[Opening EXTRACTED RECORDS section]

This is an optimization exercise on Yosys and OpenROAD, whose aim is a short achievable clock period and few clock cycles, not a production implementation.
No functional check of the RTL was part of this run.

==> flow/design.v <==
module w450(mem_wr_data, mem_wr_addr, mem_wr_en, mem_rd_data1, mem_rd_addr1,
	mem_rd_data2, mem_rd_addr2, reset, clk);
	output [7:0] mem_wr_data;
	output [7:0] mem_wr_addr;
	output mem_wr_en;
	input [7:0] mem_rd_data1;
	output [7:0] mem_rd_addr1;
	input [7:0] mem_rd_data2;
	output [7:0] mem_rd_addr2;
	input reset;
	input clk;
	localparam DW = 30;
	function [DW-1:0] dec;
		input [7:0] b;
		reg [2:0] op; reg [1:0] fa, fb; reg d;
		reg immop, isbr, fb0, memwr, rwe, late, add, sub, mov;
		reg [3:0] sa, sb, we;
		reg [1:0] rdst;
		reg [8:0] rs;
		begin
			op = b[7:5]; fa = b[4:3]; fb = b[2:1]; d = b[0];
			immop = op[0] | (op[2] & op[1]);
			isbr = op[2] & op[1];
			fb0 = (fb == 2'd0);
			memwr = ~immop & ~d & fb0;
			rwe = ~isbr & ~memwr;
			rdst = (immop | d) ? fa : fb;
			sa = 4'b0001 << fa;
			sb = 4'b0001 << fb;
			we = rwe ? (4'b0001 << rdst) : 4'b0000;
			add = (op[2:1] == 2'b00);
			sub = (op[2:1] == 2'b01);
			mov = op[2];
			late = immop | (fb0 & ~(mov & ~d));
			rs[0] = late & add;                       
			rs[1] = late & sub & ~immop & ~d;         
			rs[2] = late & sub & (immop | d);         
			rs[3] = late & mov;                       
			rs[4] = ~late & add;                      
			rs[5] = ~late & sub & ~d;                 
			rs[6] = ~late & sub & d;                  
			rs[7] = ~late & mov & ~d;                 
			rs[8] = ~late & mov & d;                  
			dec = {immop, isbr, op[0], memwr, we, sa, sb, rs, 5'b0};
		end
	endfunction
	reg        c_immop, c_isbr, c_blt, c_memwr;
	reg [3:0]  c_we, c_sa, c_sb;
	reg [8:0]  c_rs;
	reg        c_lw, c_lm;      
	reg [7:0] pc;               
	reg [7:0] a1;               
	reg [7:0] pc2;              
	reg [7:0] a2;               
	reg       v;                
	reg [7:0] r0, r1, r2, r3;
	reg       wen;
	reg [7:0] waddr, wdata;
	assign mem_wr_en = wen;
	assign mem_wr_addr = waddr;
	assign mem_wr_data = wdata;
	assign mem_rd_addr1 = a1;
	assign mem_rd_addr2 = a2;
	localparam BI = 4;
	localparam BN = 1 << BI;
	reg [BN-1:0] bt_v;
	reg [7-BI:0] bt_tag [0:BN-1];
	reg [7:0]    bt_op  [0:BN-1];
	reg          fill;          
	reg [7:0]    bpc;           
	reg          bhit;          
	reg [7:0]    btop;          
	wire [7:0] ra = ({8{c_sa[0]}} & r0) | ({8{c_sa[1]}} & r1) |
	                ({8{c_sa[2]}} & r2) | ({8{c_sa[3]}} & r3);
	wire [7:0] rb = ({8{c_sb[0]}} & r0) | ({8{c_sb[1]}} & r1) |
	                ({8{c_sb[2]}} & r2) | ({8{c_sb[3]}} & r3);
	wire [7:0] imm = mem_rd_data1;
	wire [7:0] lop = ({8{c_immop}} & mem_rd_data1) | ({8{c_lw}} & wdata) |
	                 ({8{c_lm}} & mem_rd_data2);
	wire [7:0] res =
		({8{c_rs[0]}} & (lop + ra)) |
		({8{c_rs[1]}} & (lop - ra)) |
		({8{c_rs[2]}} & (ra - lop)) |
		({8{c_rs[3]}} & lop) |
		({8{c_rs[4]}} & (ra + rb)) |
		({8{c_rs[5]}} & (rb - ra)) |
		({8{c_rs[6]}} & (ra - rb)) |
		({8{c_rs[7]}} & ra) |
		({8{c_rs[8]}} & rb);
	wire taken = v & c_isbr & (c_blt ? (ra < rb) : (ra == rb));
	wire [7:0] tgt = pc2 + imm;
	wire       seq1 = ~v | ~c_immop;              
	wire [7:0] nbs = seq1 ? mem_rd_data1 : mem_rd_data2;
	wire [DW-1:0] dn = taken ? dec(btop) : dec(nbs);
	wire       v_n = ~taken | bhit;
	wire       wen_n = v & c_memwr;
	wire [7:0] pc2_n = !v ? pc + 8'd2 : taken ? tgt + 8'd2 :
	                   c_immop ? pc + 8'd4 : pc + 8'd3;
	wire       wr0 = v & c_we[0];
	wire [7:0] r0_n = wr0 ? res : r0;
	wire       s2_n = ~v_n | dn[DW-1];
	wire [7:0] lpc = !v ? pc : c_immop ? pc2 : a1;
	wire [BI-1:0] lidx = lpc[BI-1:0];
	wire lhit = bt_v[lidx] & (bt_tag[lidx] == lpc[7:BI]);
	always @(posedge clk or posedge reset) begin
		if (reset) begin
			pc <= 8'h00;
			a1 <= 8'h00;
			v <= 1'b0;
			wen <= 1'b0;
			fill <= 1'b0;
			bhit <= 1'b0;
			bt_v <= {BN{1'b0}};
		end else begin
			v <= v_n;
			wen <= wen_n;
			bhit <= lhit & ~taken;
			if (!v) begin
				a1 <= pc + 8'd1;
				fill <= 1'b0;
				if (fill) bt_v[bpc[BI-1:0]] <= 1'b1;
			end else if (taken) begin
				pc <= tgt;
				a1 <= bhit ? tgt + 8'd1 : tgt;
				fill <= ~bhit;
			end else if (c_immop) begin
				pc <= pc2;
				a1 <= pc + 8'd3;
			end else begin
				pc <= a1;
				a1 <= pc2;
			end
		end
	end
	always @(posedge clk) begin
		{c_immop, c_isbr, c_blt, c_memwr, c_we, c_sa, c_sb, c_rs} <= dn[DW-1:5];
		c_lw <= wen_n & ~dn[DW-1];
		c_lm <= ~wen_n & ~dn[DW-1];
		pc2 <= pc2_n;
		a2 <= s2_n ? pc2_n : r0_n;
		btop <= bt_op[lidx];
		if (taken) bpc <= pc;
		if (!v & fill) begin
			bt_tag[bpc[BI-1:0]] <= bpc[7:BI];
			bt_op[bpc[BI-1:0]] <= mem_rd_data1;
		end
		if (wen_n) begin
			waddr <= r0;
			wdata <= res;
		end
		if (v & c_we[0]) r0 <= res;
		if (v & c_we[1]) r1 <= res;
		if (v & c_we[2]) r2 <= res;
		if (v & c_we[3]) r3 <= res;
	end
endmodule
==> flow/run.sh <==
#!/bin/bash
# synth_recipe.tcl (not shown) runs the flow's synth.tcl, then flattens the netlist and writes it again
# the make line also repeats each setting of config.mk as NAME=value (left out here)
make -C /OpenROAD-flow-scripts/flow DESIGN_CONFIG=/design/flow/config.mk WORK_HOME=/design/flow/orfs CLKGATE_MAP_FILE= SYNTH_SCRIPT=/design/flow/synth_recipe.tcl finish
==> flow/config.mk <==
export PLATFORM = sky130hd
export DESIGN_NAME = w450
export DESIGN_NICKNAME = w450
export VERILOG_FILES = /design/flow/design.v
export SDC_FILE = /design/flow/constraint.sdc
export NUM_CORES = 4
export LEC_CHECK = 0
export ABC_CLOCK_PERIOD_IN_PS = 1500
export CAP_MARGIN = 20
export CORE_MARGIN = 2
export CORE_UTILIZATION = 40
export PLACE_DENSITY = 0.6
export SETUP_SLACK_MARGIN = 2.5
export SLEW_MARGIN = 20
==> flow/constraint.sdc <==
create_clock -name core_clock -period 4.5 [get_ports {clk}]
set_input_delay 0.9000 -clock core_clock [delete_from_list [all_inputs] [get_ports {clk}]]
set_output_delay 0.9000 -clock core_clock [all_outputs]
set_load 0.01 [all_outputs]
==> out/qor.yml <==
sta:
  skew_ns: 0.0183
  finalSetupTns_ns: 0
  whs_ns: 0.459
  rsz0062_at_grt: "yes"
  clock.fmax_mhz: 310
  period_minus_slack_ns: 3.22
  relSlewSlack_pct: 35.1
  tightest_slew_ns: 0.974
  setup_viol: 0
  period_share_pct: 71.7
  hold_viol: 0
  maxSlewViolCount: 0
critical_path:
  cp_data_required_time_ns: 4.92
  cp-startpoint: "c_sa[0]"
  r2r-end: "a2[0]"
  r2r-start: "c_sa[0]"
  reg2reg_depth: 13
  crit_arrival_ns: 3.64
  cp.depth: 13
  critPathTopFamily: "compound AO/OA/AOI/OAI gates"
  criticalPathCategory: "reg2reg"
  crit_buf_inv: 3
  cp-endpoint: "a2[0]"
  crit_path_max_incr_delay_ns: 0.39
  cp_cell_sequence: "a22o_1, a221o_2, ha_4, nor2_4, a221oi_4, o31ai_4, a31oi_4, nor2_4, clkinv_4, buf_12, a31oi_4, buf_12, mux2_4"
  cp-start-kind: "flop"
  crit_slowest_cell: "dfxtp_4"
  crit_fanout: 8
  endpoint_kind: "flop"
  r2r_slack_ns: 1.28
clock_tree:
  cts_root_buf: "clkbuf_16"
  clock_sinks: 335
  cts_buffers: 36
  cts.htree.levels: 2
  cts_tree: "done"
  clk_pin_slew_ns: 0.06
  cts.path.max_buffers: 3
  cts_hold_buffers: 0
  clkLatencyLatePin_ns: 0.54
synthesis:
  ys_warn_count: 1
  synthesis.area_um2: 16900
  synth_seq_area_share_pct: 54.9
  yosysTopAreaCellShare_pct: 42.6
  synthAdderAreaFrac_pct: 5.23
  synthesis.nets: 1449
  synth_top_family_by_area: "compound AO/OA/AOI/OAI gates"
  synth_mux_area_share_pct: 10.7
  ys_ff_latch: 335
  synth_xor_area_share_pct: 3.21
  netlist_instances: 1362
  ys_async_sr_fraction_pct: 10.7
  ys.flop_type: "edfxtp_1"
  synth_area_per_cell_um2: 12.4
  synthTopCellsByCount: "240 x edfxtp_1, 89 x nand2_1, 80 x mux2i_1"
  post-synth-top-area-cell: "edfxtp_1"
  synth_area_leaders: "edfxtp_1 43%, dfxtp_1 7.0%, dfrtp_1 5.3%, mux4_2 4.9%, ha_1 4.9%"
  synth.distinct_cells: 85
  synth_edf_count: 240
  synth.most_common_cell: "edfxtp_1"
  synth-simple-area-share_pct: 9.07
  synth_compound_area_share_pct: 13.3
finish:
  diodes: 0
  nFillCells: 3460
  drive_above_1_share_pct: 39.0
  syn2layout_area_growth_pct: 33.8
  nNetsFinal: 1686
  design_area_um2: 22600
global_routing:
  antenna_found_initial: 0
  grt_max_degree: 41
  grt_pass1_wl_mm: 76.5
  grt_pass1_vias: 12300
  overflow: 0
  grt.total_usage_pct: 23.2
drt:
  num_vias: 12500
  wl_per_cell_um: 24.0
  route.detailed.drc: 0
  routed_wl_mm: 51.9
  first_iter_violations: 1165
  ant_nets: 0
  viasPerCell: 5.77
  first_pass_iters: 7
die:
  die-height_um: 210
  row_count: 75
  initial_core_util_pct: 40.4
  fp.dieArea_um2: 44000
  core_um2: 41900
  io_pins: 51
  die_w_um: 210
place:
  portBuffers: 50
  gp_congestion: 0.919
  placed_area_um2: 18600
  hpwlAfterDp_mm: 34.0
run:
  max_cap_violations: 0
run_status:
  status: "no timing/DRC/antenna violations"
hold_path:
  min_path_type: "reg2reg"
  min_path_cells: 1
-- flip-flops by register name, indices dropped and copies added, names as in the netlist, 9 cells and up --
| signal | flops |
|---|---|
| bt_op | 128 |
| bt_tag | 64 |
| bt_v | 16 |
| c_rs | 9 |
-- area by class of cell --
class,count,area [um2],share of cell area (%)
Clock inverter,15,163,0.718
Clock buffer,51,1020,4.49
Multi-Input combinational cell,888,8500,37.5
Inverter,65,274,1.21
Sequential cell,335,9340,41.2
Timing Repair Buffer,273,2680,11.8
Tap cell,539,674,2.98
-- timing repair --
action | in CTS | in global routing
setup buffers | 130 | 28
endpoints found under the setup margin | 352 | 212
resized for setup | 405 | 124
pin swaps | 74 | 71
gates cloned | 6 | 2
-- stage by stage --
step	std cells	util [%]	setup WS [ns]
6_report	2166	54.1	1.28
5_1_grt	2166	54.1	1.18
4_1_cts	2136	52.4	1.32
3_5_place_dp	1934	44.4	0.247
3_3_place_gp	1934	44.4	0.258
2_1_floorplan	1362	-	1.17
-- metal layers --
layer	GRT usage, %	wire [um]
met1	31.6	22300
met2	38.3	25100
met3	3.47	2970
met4	7.56	1540
met5	0	0
-- how the worst min path moves through the flow --
stage,start,endpoint,slack [ns]
after floorplan,pc[4],bpc[4],0.42
after global placement,bt_v[6],bt_v[6],0.44
after detailed placement,bt_v[6],bt_v[6],0.44
after CTS,bt_v[6],bt_v[6],0.46
after global routing,bt_v[5],bt_v[5],0.47
final,bt_v[6],bt_v[6],0.46
-- cells in the final DEF, fill, tap and decap left out, types with 23 or more instances in the layout --
master | netlist | layout
nand2_1 | 89 | 61
inv_1 | 64 | 50
clkbuf_16 | 0 | 38
ha_1 | 66 | 46
nor2_1 | 76 | 65
dfxtp_1 | 59 | 44
a21oi_1 | 56 | 39
a22oi_1 | 34 | 24
mux2i_1 | 80 | 76
o21ai_0 | 51 | 23
buf_6 | 5 | 59
xnor2_1 | 44 | 40
mux4_2 | 37 | 37
dfrtp_1 | 36 | 34
buf_4 | 4 | 141
edfxtp_1 | 240 | 240
-- logic make-up after synthesis --
kind of cell,after synthesis
flip-flops,335
AND/OR/NAND/NOR,314
XOR/XNOR,62
AO/OA/AOI/OAI,311
buffers and inverters,140
adder cells (fa/ha/maj),69
multiplexers,131

what the ideal ports hide:
Ports are ideal in the flow. The routed layout listed here was re-timed in OpenROAD.
Step 1: set_driving_cell puts a clkbuf_16 on clk and a buf_2 on each other input, an assumption about the parent block.
Step 2 adds t to the input delays and takes it off the output delays; t is the mean of the earliest and latest rising clock arrival at the registers after step 1. Input paths then give back, and output paths get back, about the clock's delay inside the block.
a / b / c = no drivers / after step 1 / after step 2; a / b = the first two.
t, ns: 0.581
slack for setup (ns): 1.276 / 1.276 / 0.841
worst hold slack (ns): 0.459 / 0.459 / 0.459
cell pins on the clock port's net: 1
After both steps setup and hold are still met in this run. For this run, drivers alone change the setup slack by 0.000 ns; drivers and shift together by -0.435 ns.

[Closing EXTRACTED RECORDS section]

▸ **WHAT YOU ARE ASKED TO DO**
Would you filter the records and copy each line that contains the word "drivers"?

▸ **COMPLETED TASK**
a / b / c = no drivers / after step 1 / after step 2; a / b = the first two.
After both steps setup and hold are still met in this run. For this run, drivers alone change the setup slack by 0.000 ns; drivers and shift together by -0.435 ns.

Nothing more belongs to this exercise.